• [Dataset entries]:
-------------------------
File: src/frt_pkg.sv
// Shared types and constants for the fragment reassembly tracker.
`timescale 1ns / 1ps
`default_nettype none

package frt_pkg;

    localparam int unsigned FRT_SESSIONS     = 4;
    localparam int unsigned FRT_MAX_FRAGS    = 8;
    localparam int unsigned FRT_PAYLOAD_MAX  = 240;
    localparam int unsigned FRT_HEADER_BYTES = 4;

    localparam logic [31:0] FRT_TIMEOUT_RESET = 32'd5000;

    typedef enum logic [1:0] {
        STATUS_REJECT   = 2'd0,
        STATUS_STORED   = 2'd1,
        STATUS_COMPLETE = 2'd2,
        STATUS_SWEEP    = 2'd3
    } frt_status_t;

    typedef enum logic {
        REQ_FRAGMENT = 1'b0,
        REQ_SWEEP    = 1'b1
    } frt_req_t;

    typedef struct packed {
        logic        req_type;
        logic [31:0] now_ms;
        logic [47:0] src_mac;
        logic [15:0] frag_id;
        logic [7:0]  frag_index;
        logic [7:0]  frag_total;
        logic [7:0]  frame_len;
    } frt_in_t;

    typedef struct packed {
        logic [1:0]  status;
        logic [3:0]  slot;
        logic [7:0]  chunk_len;
        logic        evicted;
        logic [10:0] total_len;
        logic [4:0]  expired_count;
    } frt_out_t;

    // Controller to datapath commands
    typedef struct packed {
        logic        load;
        logic        scan;
        logic        commit;
        logic        sum;
        logic        result;
        frt_status_t res_kind;
    } frt_cmd_t;

    // Datapath to controller status
    typedef struct packed {
        logic bad;
        logic sweep;
        logic scan_last;
        logic full;
        logic sum_done;
    } frt_stat_t;

endpackage

`default_nettype wire

File: src/frt_ctrl.sv
// Sequencing state machine for the fragment reassembly tracker.
`timescale 1ns / 1ps
`default_nettype none

module frt_ctrl
    import frt_pkg::*;
(
    input  wire logic      clk,
    input  wire logic      rst_n,
    input  wire logic      in_valid,
    output logic           in_ready,
    output logic           out_valid,
    input  wire logic      out_ready,
    input  wire frt_stat_t stat,
    output frt_cmd_t       cmd
);

    typedef enum logic [2:0] {
        S_IDLE,
        S_SCAN,
        S_COMMIT,
        S_SUM,
        S_RESULT
    } state_t;

    state_t      state_reg, state_next;
    frt_status_t kind_reg, kind_next;
    logic        out_valid_reg, out_valid_next;

    assign in_ready  = (state_reg == S_IDLE);
    assign out_valid = out_valid_reg;

    always_comb
    begin
        state_next      = state_reg;
        kind_next       = kind_reg;
        cmd             = '0;
        cmd.res_kind    = kind_reg;
        out_valid_next  = out_valid_reg;
        if (out_valid_reg && out_ready)
        begin
            out_valid_next = 1'b0;
        end
        case (state_reg)
            S_IDLE:
            begin
                if (in_valid)
                begin
                    cmd.load   = 1'b1;
                    state_next = S_SCAN;
                end
            end
            S_SCAN:
            begin
                if (stat.bad && !stat.sweep)
                begin
                    kind_next  = STATUS_REJECT;
                    state_next = S_RESULT;
                end
                else
                begin
                    cmd.scan = 1'b1;
                    if (stat.scan_last)
                    begin
                        if (stat.sweep)
                        begin
                            kind_next  = STATUS_SWEEP;
                            state_next = S_RESULT;
                        end
                        else
                        begin
                            state_next = S_COMMIT;
                        end
                    end
                end
            end
            S_COMMIT:
            begin
                cmd.commit = 1'b1;
                if (stat.full)
                begin
                    state_next = S_SUM;
                end
                else
                begin
                    kind_next  = STATUS_STORED;
                    state_next = S_RESULT;
                end
            end
            S_SUM:
            begin
                cmd.sum = 1'b1;
                if (stat.sum_done)
                begin
                    kind_next  = STATUS_COMPLETE;
                    state_next = S_RESULT;
                end
            end
            S_RESULT:
            begin
                // hold until the output register is free
                if (!out_valid_reg || out_ready)
                begin
                    cmd.result     = 1'b1;
                    out_valid_next = 1'b1;
                    state_next     = S_IDLE;
                end
            end
            default:
            begin
                state_next = S_IDLE;
            end
        endcase
    end

    always_ff @(posedge clk or negedge rst_n)
    begin
        if (!rst_n)
        begin
            state_reg     <= S_IDLE;
            kind_reg      <= STATUS_REJECT;
            out_valid_reg <= 1'b0;
        end
        else
        begin
            state_reg     <= state_next;
            kind_reg      <= kind_next;
            out_valid_reg <= out_valid_next;
        end
    end

endmodule

`default_nettype wire

File: src/frt_datapath.sv
// Session table, fragment length memory and result register.
`timescale 1ns / 1ps
`default_nettype none

module frt_datapath
    import frt_pkg::*;
#(
    parameter int unsigned SESSIONS     = FRT_SESSIONS,
    parameter int unsigned MAX_FRAGS    = FRT_MAX_FRAGS,
    parameter int unsigned PAYLOAD_MAX  = FRT_PAYLOAD_MAX,
    parameter int unsigned HEADER_BYTES = FRT_HEADER_BYTES
)
(
    input  wire logic        clk,
    input  wire logic        rst_n,
    input  wire frt_in_t     in_data,
    input  wire logic        cfg_we,
    input  wire logic [31:0] cfg_data,
    input  wire frt_cmd_t    cmd,
    output frt_stat_t        stat,
    output frt_out_t         out_data
);

    localparam int unsigned SW    = (SESSIONS > 1) ? $clog2(SESSIONS) : 1;
    localparam int unsigned DEPTH = SESSIONS * MAX_FRAGS;
    localparam int unsigned LW    = (DEPTH > 1) ? $clog2(DEPTH) : 1;
    localparam int unsigned KW    = $clog2(MAX_FRAGS + 1);

    // session table
    logic [SESSIONS-1:0]  active_reg;
    logic [47:0]          mac_reg   [SESSIONS];
    logic [15:0]          pid_reg   [SESSIONS];
    logic [31:0]          start_reg [SESSIONS];
    logic [MAX_FRAGS-1:0] mask_reg  [SESSIONS];
    logic [7:0]           len_mem   [DEPTH];

    logic [31:0] timeout_reg;
    frt_in_t     item_reg;

    // scan results
    logic [SW-1:0]        scan_idx_reg;
    logic                 found_reg;
    logic [SW-1:0]        hit_slot_reg;
    logic [MAX_FRAGS-1:0] mask_cap_reg;
    logic                 free_found_reg;
    logic [SW-1:0]        free_slot_reg;
    logic [31:0]          min_start_reg;
    logic [SW-1:0]        min_slot_reg;
    logic [4:0]           exp_cnt_reg;

    // commit and summing
    logic [SW-1:0] slot_reg;
    logic          evict_reg;
    logic [7:0]    chunk_reg;
    logic [KW-1:0] k_reg;
    logic          pend_reg;
    logic [7:0]    rd_data_reg;
    logic [10:0]   acc_reg;
    frt_out_t      out_reg;

    logic                 cur_act;
    logic                 cur_hit;
    logic                 cur_expired;
    logic [31:0]          cur_age;
    logic [SW-1:0]        sel_slot;
    logic [MAX_FRAGS-1:0] mask_base;
    logic [MAX_FRAGS-1:0] new_mask;
    logic [MAX_FRAGS-1:0] full_pat;
    logic [7:0]           chunk_raw;
    logic [7:0]           chunk_c;
    logic [LW-1:0]        wr_addr;
    logic [LW-1:0]        rd_addr;
    logic                 k_at_total;

    always_comb
    begin
        cur_act     = active_reg[scan_idx_reg];
        cur_hit     = cur_act && (pid_reg[scan_idx_reg] == item_reg.frag_id)
                      && (mac_reg[scan_idx_reg] == item_reg.src_mac);
        cur_age     = item_reg.now_ms - start_reg[scan_idx_reg];
        cur_expired = cur_act && (cur_age > timeout_reg);

        if (found_reg)
        begin
            sel_slot = hit_slot_reg;
        end
        else if (free_found_reg)
        begin
            sel_slot = free_slot_reg;
        end
        else
        begin
            sel_slot = min_slot_reg;
        end

        mask_base = found_reg ? mask_cap_reg : '0;
        for (int j = 0; j < MAX_FRAGS; j++)
        begin
            new_mask[j] = mask_base[j] || (item_reg.frag_index == 8'(j));
            full_pat[j] = (8'(j) < item_reg.frag_total);
        end

        chunk_raw = item_reg.frame_len - 8'(HEADER_BYTES);
        chunk_c   = (chunk_raw > 8'(PAYLOAD_MAX)) ? 8'(PAYLOAD_MAX) : chunk_raw;

        wr_addr = LW'(sel_slot) * LW'(MAX_FRAGS) + LW'(item_reg.frag_index);
        rd_addr = LW'(slot_reg) * LW'(MAX_FRAGS) + LW'(k_reg);

        k_at_total = (k_reg == KW'(item_reg.frag_total));

        stat.sweep     = (item_reg.req_type == REQ_SWEEP);
        stat.bad       = (item_reg.frame_len < 8'(HEADER_BYTES))
                         || (item_reg.frag_total == 8'd0)
                         || (item_reg.frag_total > 8'(MAX_FRAGS))
                         || (item_reg.frag_index >= item_reg.frag_total);
        stat.scan_last = (scan_idx_reg == SW'(SESSIONS - 1));
        stat.full      = (new_mask == full_pat);
        stat.sum_done  = k_at_total && !pend_reg;
    end

    // control-side registers
    always_ff @(posedge clk or negedge rst_n)
    begin
        if (!rst_n)
        begin
            active_reg     <= '0;
            timeout_reg    <= FRT_TIMEOUT_RESET;
            scan_idx_reg   <= '0;
            found_reg      <= 1'b0;
            free_found_reg <= 1'b0;
            exp_cnt_reg    <= '0;
            k_reg          <= '0;
            pend_reg       <= 1'b0;
            acc_reg        <= '0;
        end
        else
        begin
            if (cfg_we)
            begin
                timeout_reg <= cfg_data;
            end
            if (cmd.load)
            begin
                scan_idx_reg   <= '0;
                found_reg      <= 1'b0;
                free_found_reg <= 1'b0;
                exp_cnt_reg    <= '0;
                k_reg          <= '0;
                pend_reg       <= 1'b0;
                acc_reg        <= '0;
            end
            if (cmd.scan)
            begin
                if (!stat.scan_last)
                begin
                    scan_idx_reg <= scan_idx_reg + SW'(1);
                end
                if (stat.sweep)
                begin
                    // drop stale sessions as the scan passes them
                    if (cur_expired)
                    begin
                        active_reg[scan_idx_reg] <= 1'b0;
                        exp_cnt_reg              <= exp_cnt_reg + 5'd1;
                    end
                end
                else
                begin
                    if (cur_hit && !found_reg)
                    begin
                        found_reg <= 1'b1;
                    end
                    if (!cur_act && !free_found_reg)
                    begin
                        free_found_reg <= 1'b1;
                    end
                end
            end
            if (cmd.commit)
            begin
                active_reg[sel_slot] <= 1'b1;
            end
            if (cmd.sum)
            begin
                if (!k_at_total)
                begin
                    k_reg    <= k_reg + KW'(1);
                    pend_reg <= 1'b1;
                end
                else
                begin
                    pend_reg <= 1'b0;
                end
                if (pend_reg)
                begin
                    acc_reg <= acc_reg + 11'(rd_data_reg);
                end
            end
            if (cmd.result && (cmd.res_kind == STATUS_COMPLETE))
            begin
                active_reg[slot_reg] <= 1'b0;
            end
        end
    end

    // payload registers and table contents
    always_ff @(posedge clk)
    begin
        if (cmd.load)
        begin
            item_reg <= in_data;
        end
        if (cmd.scan && !stat.sweep)
        begin
            if (cur_hit && !found_reg)
            begin
                hit_slot_reg <= scan_idx_reg;
                mask_cap_reg <= mask_reg[scan_idx_reg];
            end
            if (!cur_act && !free_found_reg)
            begin
                free_slot_reg <= scan_idx_reg;
            end
            // strict compare keeps the lowest slot on a tie
            if ((scan_idx_reg == '0) || (start_reg[scan_idx_reg] < min_start_reg))
            begin
                min_start_reg <= start_reg[scan_idx_reg];
                min_slot_reg  <= scan_idx_reg;
            end
        end
        if (cmd.commit)
        begin
            if (!found_reg)
            begin
                mac_reg[sel_slot]   <= item_reg.src_mac;
                pid_reg[sel_slot]   <= item_reg.frag_id;
                start_reg[sel_slot] <= item_reg.now_ms;
            end
            mask_reg[sel_slot] <= new_mask;
            slot_reg           <= sel_slot;
            evict_reg          <= !found_reg && !free_found_reg;
            chunk_reg          <= chunk_c;
        end
        if (cmd.result)
        begin
            case (cmd.res_kind)
                STATUS_STORED, STATUS_COMPLETE:
                begin
                    out_reg.status        <= cmd.res_kind;
                    out_reg.slot          <= 4'(slot_reg);
                    out_reg.chunk_len     <= chunk_reg;
                    out_reg.evicted       <= evict_reg;
                    out_reg.total_len     <= (cmd.res_kind == STATUS_COMPLETE) ? acc_reg
                                                                               : 11'd0;
                    out_reg.expired_count <= '0;
                end
                STATUS_SWEEP:
                begin
                    out_reg.status        <= cmd.res_kind;
                    out_reg.slot          <= '0;
                    out_reg.chunk_len     <= '0;
                    out_reg.evicted       <= 1'b0;
                    out_reg.total_len     <= '0;
                    out_reg.expired_count <= exp_cnt_reg;
                end
                default:
                begin
                    out_reg.status        <= cmd.res_kind;
                    out_reg.slot          <= '0;
                    out_reg.chunk_len     <= '0;
                    out_reg.evicted       <= 1'b0;
                    out_reg.total_len     <= '0;
                    out_reg.expired_count <= '0;
                end
            endcase
        end
    end

    // fragment length memory: written on commit, read one entry per cycle while summing
    always_ff @(posedge clk)
    begin
        if (cmd.commit)
        begin
            len_mem[wr_addr] <= chunk_c;
        end
        if (cmd.sum && !k_at_total)
        begin
            rd_data_reg <= len_mem[rd_addr];
        end
    end

    assign out_data = out_reg;

endmodule

`default_nettype wire

File: src/fragment_reassembly_tracker_unit.sv
// A reject skips the session scan, a sweep scans every session, a stored fragment
// is scanned and committed, and a completed packet is scanned, committed and summed
// over its fragment lengths. One item at a time: the next transaction is taken in
// the cycle after the result is registered, even while that result waits in the
// output register. The scan reads one slot and the length memory one entry per cycle.
// Asynchronous active-low reset clears all sessions and sets timeout_ms to 5000.
`timescale 1ns / 1ps
`default_nettype none

module fragment_reassembly_tracker_unit
    import frt_pkg::*;
#(
    parameter int unsigned SESSIONS     = FRT_SESSIONS,
    parameter int unsigned MAX_FRAGS    = FRT_MAX_FRAGS,
    parameter int unsigned PAYLOAD_MAX  = FRT_PAYLOAD_MAX,
    parameter int unsigned HEADER_BYTES = FRT_HEADER_BYTES
)
(
    input  wire logic        clk,
    input  wire logic        rst_n,
    input  wire logic        in_valid,
    output logic             in_ready,
    input  wire frt_in_t     in_data,
    output logic             out_valid,
    input  wire logic        out_ready,
    output frt_out_t         out_data,
    input  wire logic        cfg_valid,
    output logic             cfg_ready,
    input  wire logic [31:0] cfg_data
);

    frt_cmd_t  cmd;
    frt_stat_t stat;

    assign cfg_ready = 1'b1;

    frt_ctrl u_ctrl
    (
        .clk       (clk),
        .rst_n     (rst_n),
        .in_valid  (in_valid),
        .in_ready  (in_ready),
        .out_valid (out_valid),
        .out_ready (out_ready),
        .stat      (stat),
        .cmd       (cmd)
    );

    frt_datapath #(
        .SESSIONS     (SESSIONS),
        .MAX_FRAGS    (MAX_FRAGS),
        .PAYLOAD_MAX  (PAYLOAD_MAX),
        .HEADER_BYTES (HEADER_BYTES)
    ) u_datapath
    (
        .clk      (clk),
        .rst_n    (rst_n),
        .in_data  (in_data),
        .cfg_we   (cfg_valid && cfg_ready),
        .cfg_data (cfg_data),
        .cmd      (cmd),
        .stat     (stat),
        .out_data (out_data)
    );

endmodule

`default_nettype wire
-------------------------
• [REQUIREMENT]: Go through the entries above and report every line in which the word "assign" appears.

• [OUTPUT FOR THIS TASK]:
    assign in_ready  = (state_reg == S_IDLE);
    assign out_valid = out_valid_reg;
    assign out_data = out_reg;
    assign cfg_ready = 1'b1;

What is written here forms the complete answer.